* [TASK STATEMENT]
After locating the line that contains "set_clock_uncertainty 0.05 [all_clocks]", restate it and each later line word for word through the end of the records.

* [Stored data entries]
+++

[src/rtl/seq_detector_param.sv]
// Programmable serial Mealy sequence detector: 1..MAX_LEN bit pattern, optional
// overlap, input-valid qualifier and a saturating match counter.
module seq_detector_param #(
    parameter int MAX_LEN = 8,
    parameter int CNT_W   = 8,
    parameter int LEN_W   = $clog2(MAX_LEN + 1)
) (
    input  logic               clk,
    input  logic               reset,
    input  logic               en,
    input  logic               in,
    input  logic               cfg_load,
    input  logic [MAX_LEN-1:0] cfg_pattern,
    input  logic [LEN_W-1:0]   cfg_len,
    input  logic               cfg_overlap,
    input  logic               cnt_clr,
    output logic               out,
    output logic [CNT_W-1:0]   match_count,
    output logic               count_sat
);

    localparam logic [LEN_W-1:0]   LEN_MAX  = LEN_W'(MAX_LEN);
    localparam logic [LEN_W-1:0]   LEN_ONE  = LEN_W'(1);
    localparam logic [CNT_W-1:0]   CNT_FULL = {CNT_W{1'b1}};
    localparam logic [MAX_LEN-1:0] PAT_RST  = MAX_LEN'(3'b101);
    localparam logic [LEN_W-1:0]   LEN_RST  = LEN_W'(3);

    logic [MAX_LEN-1:0] pat_q, pat_d;
    logic [LEN_W-1:0]   len_q, len_d;
    logic               ovl_q, ovl_d;
    logic [MAX_LEN-1:0] hist_q, hist_d;
    logic [LEN_W-1:0]   fill_q, fill_d;
    logic [CNT_W-1:0]   cnt_q, cnt_d;
    logic               sat_q, sat_d;

    logic [MAX_LEN:0]   window;
    logic [MAX_LEN:0]   mask;
    logic               hit;
    logic               filled;

    // A length of zero means a single-bit pattern; oversize lengths pin to MAX_LEN.
    function automatic logic [LEN_W-1:0] clamp_len(input logic [LEN_W-1:0] l);
        if (l == '0) begin
            return LEN_ONE;
        end else if (l > LEN_MAX) begin
            return LEN_MAX;
        end
        return l;
    endfunction

    function automatic logic [MAX_LEN:0] len_mask(input logic [LEN_W-1:0] l);
        logic [MAX_LEN:0] m;
        m = '0;
        for (int i = 0; i <= MAX_LEN; i++) begin
            m[i] = (i < int'(l));
        end
        return m;
    endfunction

    // The incoming bit completes the window, so a match is flagged in its own cycle.
    always_comb begin
        window = {hist_q, in};
        mask   = len_mask(len_q);
        hit    = ((window ^ {1'b0, pat_q}) & mask) == '0;
        filled = fill_q >= (len_q - LEN_ONE);
        out    = en & ~cfg_load & filled & hit;
    end

    always_comb begin
        pat_d  = pat_q;
        len_d  = len_q;
        ovl_d  = ovl_q;
        hist_d = hist_q;
        fill_d = fill_q;

        if (cfg_load) begin
            pat_d  = cfg_pattern;
            len_d  = clamp_len(cfg_len);
            ovl_d  = cfg_overlap;
            hist_d = '0;
            fill_d = '0;
        end else if (en) begin
            hist_d = {hist_q[MAX_LEN-2:0], in};
            if (out && !ovl_q) begin
                fill_d = '0;
            end else if (fill_q != LEN_MAX) begin
                fill_d = fill_q + LEN_ONE;
            end
        end
    end

    // Clear beats a coincident match; the counter sticks at all ones.
    always_comb begin
        cnt_d = cnt_q;
        if (cnt_clr) begin
            cnt_d = '0;
        end else if (out && (cnt_q != CNT_FULL)) begin
            cnt_d = cnt_q + CNT_W'(1);
        end
        sat_d = (cnt_d == CNT_FULL);
    end

    always_ff @(posedge clk or negedge reset) begin
        if (!reset) begin
            pat_q  <= PAT_RST;
            len_q  <= LEN_RST;
            ovl_q  <= 1'b1;
            hist_q <= '0;
            fill_q <= '0;
            cnt_q  <= '0;
            sat_q  <= 1'b0;
        end else begin
            pat_q  <= pat_d;
            len_q  <= len_d;
            ovl_q  <= ovl_d;
            hist_q <= hist_d;
            fill_q <= fill_d;
            cnt_q  <= cnt_d;
            sat_q  <= sat_d;
        end
    end

    assign match_count = cnt_q;
    assign count_sat   = sat_q;

endmodule

[config.mk]
export PLATFORM = sky130hd
export DESIGN_NAME = seq_detector_param
export DESIGN_NICKNAME = d
export VERILOG_FILES = /design/src/rtl/seq_detector_param.sv
export SDC_FILE = /design/constraint.sdc
export NUM_CORES = 1
export LEC_CHECK = 0
export BUFFER_PORTS_ARGS = -buffer_cell sky130_fd_sc_hd__buf_2
export CORE_ASPECT_RATIO = 1.5
export CORE_MARGIN = 2
export CORE_UTILIZATION = 45
export CTS_CLUSTER_DIAMETER = 200
export DETAILED_ROUTE_END_ITERATION = 7
export PLACE_DENSITY = 0.74
export SYNTH_ARGS = -nofsm -noshare
export SYNTH_HDL_FRONTEND = slang
export SYNTH_SLANG_ARGS = --single-unit
[constraint.sdc]
create_clock -name clk -period 3.6 [get_ports clk]
set_clock_uncertainty 0.05 [all_clocks]
set_input_delay 0.54 -clock clk [delete_from_list [all_inputs] [get_ports clk]]
set_output_delay 0.54 -clock clk [all_outputs]
set_load 0.005 [all_outputs]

+++

* [RESPONSE TO THE TASK]
set_clock_uncertainty 0.05 [all_clocks]
set_input_delay 0.54 -clock clk [delete_from_list [all_inputs] [get_ports clk]]
set_output_delay 0.54 -clock clk [all_outputs]
set_load 0.005 [all_outputs]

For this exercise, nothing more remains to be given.